Prior to his father’s death at the beginning of the story, Kikuo is tattooed in the style of the street gangs he’s been brought up around, a striking owl emblazoned across his back. This marking will prove to be the lasting stain of his roots, but it also sets in motion his tolerance for pain, discipline and signifies the artistry of storytelling that will define the rest of his life. The abusive tutelage from both Hanai and his prior master Mangiku (Min Tanaka) are part and parcel of the road to excellence, and the film generally takes this view also; that to become a master, one has to weather tribulations and pain. But Kokuho presents something else, also; the notion that acting is not a vocation or act of volition, but an all-consuming compulsion. A state of being.

In this Lee cagily investigates the story’s unquestionably pertinent potentiality as a trans allegory. Something you just are.

Broadly, neither Kikuo nor Shunsuke’s gender or sexuality are brought into question. The peripheral dramas of their lives paint them as heteronormative males, with wives, geishas, and ultimately families of their own. But the need to perform as women in onnagata is fundamental to them as well, an intensely moving act of transformation that is expressed as the ultimate venerable tribute to women, and the pinnacle of their craft. In particular, the personal stakes are immense for performing the female role in Love Suicide, for which anything is worth the cost. It reads as an incredibly powerful love of the feminine that a conservative society will laudibly accept from men because it is displayed within this hyper-specific set of circumstances. It’s both fascinating and achingly beautiful. For Kikuo, one senses, there are two sides. His yakuza past (masculine) and the all-consuming expression of onnagata (feminine).

When the boundaries are blurred off of the theatre stage, as when an adoring fan attempts to meet Kikuo, things descend into more typically predictable confusion, hate and violence.

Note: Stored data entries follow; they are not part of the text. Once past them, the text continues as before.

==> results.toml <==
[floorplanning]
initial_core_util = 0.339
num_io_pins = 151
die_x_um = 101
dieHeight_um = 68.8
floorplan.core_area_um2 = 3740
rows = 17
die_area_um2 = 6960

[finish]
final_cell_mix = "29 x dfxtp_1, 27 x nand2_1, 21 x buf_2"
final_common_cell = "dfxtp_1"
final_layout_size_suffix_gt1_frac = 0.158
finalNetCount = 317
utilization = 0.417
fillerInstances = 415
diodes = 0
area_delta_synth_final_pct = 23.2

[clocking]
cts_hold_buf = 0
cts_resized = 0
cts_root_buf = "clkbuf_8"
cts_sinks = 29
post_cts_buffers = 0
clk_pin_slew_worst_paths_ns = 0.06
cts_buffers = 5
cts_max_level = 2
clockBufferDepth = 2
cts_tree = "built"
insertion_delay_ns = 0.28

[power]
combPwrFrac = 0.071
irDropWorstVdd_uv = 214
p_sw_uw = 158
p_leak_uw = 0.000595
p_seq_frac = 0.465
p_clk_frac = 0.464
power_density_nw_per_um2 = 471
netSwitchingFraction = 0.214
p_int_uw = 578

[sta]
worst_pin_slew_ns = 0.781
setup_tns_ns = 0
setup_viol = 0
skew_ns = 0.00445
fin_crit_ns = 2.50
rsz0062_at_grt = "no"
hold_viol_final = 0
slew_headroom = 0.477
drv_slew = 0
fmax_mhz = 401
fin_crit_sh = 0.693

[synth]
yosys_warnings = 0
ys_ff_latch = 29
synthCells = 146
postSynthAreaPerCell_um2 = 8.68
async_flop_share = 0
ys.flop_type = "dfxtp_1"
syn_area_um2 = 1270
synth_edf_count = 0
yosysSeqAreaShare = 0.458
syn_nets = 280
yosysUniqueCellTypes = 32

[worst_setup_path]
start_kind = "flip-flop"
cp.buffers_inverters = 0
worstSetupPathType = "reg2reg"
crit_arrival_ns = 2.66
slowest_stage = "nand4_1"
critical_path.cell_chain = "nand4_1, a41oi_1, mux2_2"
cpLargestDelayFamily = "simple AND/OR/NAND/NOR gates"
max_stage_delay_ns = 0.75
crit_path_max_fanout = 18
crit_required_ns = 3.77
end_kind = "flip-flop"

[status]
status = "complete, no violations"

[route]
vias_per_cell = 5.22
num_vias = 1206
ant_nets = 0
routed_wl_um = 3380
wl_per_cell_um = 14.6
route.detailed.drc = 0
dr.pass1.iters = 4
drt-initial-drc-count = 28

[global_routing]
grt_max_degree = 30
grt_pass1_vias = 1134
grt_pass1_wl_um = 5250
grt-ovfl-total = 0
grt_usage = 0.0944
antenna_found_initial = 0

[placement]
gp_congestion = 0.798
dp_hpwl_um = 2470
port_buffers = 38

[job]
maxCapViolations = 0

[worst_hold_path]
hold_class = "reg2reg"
==> src/rtl/tinycpu_memresp.sv <==
// Memory responder for the tinycpu: valid/ready request, fixed wait cycles,
// held response with error flag for out-of-range addresses, access counter.
module tinycpu_memresp
  import tinycpu_pkg::*;
#(
  parameter int AW    = 8,
  parameter int DW    = 8,
  parameter int DEPTH = 256,
  parameter int WAITS = 1
) (
  input  logic             clk,
  input  logic             reset,
  input  logic             req_valid,
  output logic             req_ready,
  input  logic             req_write,
  input  logic [AW-1:0]    req_addr,
  input  logic [DW-1:0]    req_wdata,
  output logic             rsp_valid,
  input  logic             rsp_ready,
  output logic [DW-1:0]    rsp_rdata,
  output logic             rsp_err,
  output logic [ACC_W-1:0] acc_count
);

  localparam logic [AW:0]       DEPTH_L = (AW+1)'(DEPTH);
  localparam logic [WCNT_W-1:0] WAITS_L = WCNT_W'(WAITS);

  memresp_state_e    state_q, state_d;
  logic [WCNT_W-1:0] cnt_q, cnt_d;
  logic [ACC_W-1:0]  acc_q, acc_d;
  logic              err_q, err_d;
  logic              write_q;
  logic [AW-1:0]     addr_q;
  logic [DW-1:0]     wdata_q;

  logic              accept;
  logic              enter_resp;
  logic              eff_write;
  logic [AW-1:0]     eff_addr;
  logic [DW-1:0]     eff_wdata;
  logic              in_range;
  logic              ram_we, ram_re;
  logic [DW-1:0]     ram_rdata;

  assign req_ready = (state_q == IDLE);
  assign accept    = req_valid && req_ready;

  // With WAITS=0 the memory access happens on the accept edge, before the
  // request registers hold it, so the live inputs are used in IDLE.
  assign eff_write = (state_q == IDLE) ? req_write : write_q;
  assign eff_addr  = (state_q == IDLE) ? req_addr  : addr_q;
  assign eff_wdata = (state_q == IDLE) ? req_wdata : wdata_q;
  assign in_range  = ({1'b0, eff_addr} < DEPTH_L);

  always_comb begin
    state_d    = state_q;
    cnt_d      = cnt_q;
    acc_d      = acc_q;
    err_d      = err_q;
    enter_resp = 1'b0;
    case (state_q)
      IDLE: begin
        if (accept) begin
          if (WAITS_L == '0) begin
            state_d    = RESP;
            enter_resp = 1'b1;
          end else begin
            state_d = WAIT;
            cnt_d   = WAITS_L;
          end
        end
      end
      WAIT: begin
        if (cnt_q == WCNT_W'(1)) begin
          state_d    = RESP;
          enter_resp = 1'b1;
        end else begin
          cnt_d = cnt_q - WCNT_W'(1);
        end
      end
      RESP: begin
        if (rsp_ready) begin
          state_d = IDLE;
          acc_d   = acc_q + ACC_W'(1);
        end
      end
      default: state_d = IDLE;
    endcase
    if (enter_resp) err_d = !in_range;
  end

  // Reset must also veto a commit that would otherwise land on the same edge.
  assign ram_we = enter_resp && eff_write  && in_range && !reset;
  assign ram_re = enter_resp && !eff_write && in_range && !reset;

  always_ff @(posedge clk) begin
    if (reset) begin
      state_q <= IDLE;
      cnt_q   <= '0;
      acc_q   <= '0;
      err_q   <= 1'b0;
    end else begin
      state_q <= state_d;
      cnt_q   <= cnt_d;
      acc_q   <= acc_d;
      err_q   <= err_d;
    end
  end

  always_ff @(posedge clk) begin
    if (accept) begin
      write_q <= req_write;
      addr_q  <= req_addr;
      wdata_q <= req_wdata;
    end
  end

  tinycpu_ram #(
    .AW    (AW),
    .DW    (DW),
    .DEPTH (DEPTH)
  ) u_ram (
    .clk     (clk),
    .we_i    (ram_we),
    .re_i    (ram_re),
    .addr_i  (eff_addr),
    .wdata_i (eff_wdata),
    .rdata_o (ram_rdata)
  );

  // The RAM read register only changes on entry to RESP, so data stays stable.
  assign rsp_valid = (state_q == RESP);
  assign rsp_err   = rsp_valid && err_q;
  assign rsp_rdata = (rsp_valid && !write_q && !err_q) ? ram_rdata : '0;
  assign acc_count = acc_q;

endmodule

But Kokuho isn’t so much about challenging binaries or investigating their limits, as much as it a paean for the art that evokes it. Oscar nominated for hair and make-up, the excellence extends to costume and production design, particularly when we are asked to immerse ourselves in the stage work of these characters. In these heightened passages, Lee’s film is without question the most gorgeous offering of the year.

Outside of this, what strikes most is how un-Japanese the film feels. As intimated above, the template appears more keenly to be the prestigious yet unsatisfying sweep of the American biopic, and the by-numbers cataloguing of episodes spanning 50 years has the effect of reducing passages of Kokuho to something more boilerplate than it’s more transcendent moments. For all the wondrous make-up, Yoshiwaza and Yokohama never particularly convince as older men in the film’s back-half, though their performances are, in a sense, ageless. Many of the film’s most moving sequences are between these two during an unlikely ’90s revival of their act with roles reversed. Here the art of performance pushes bodily limitations, further suggestive of a need to transcend our cages in order to become our true selves. The play they perform becomes entangled in the complexities of their brotherly bond. This and Yoshiwaza’s show-stopping finale are the creative and emotional peaks that will be remembered when much of the rest is forgotten.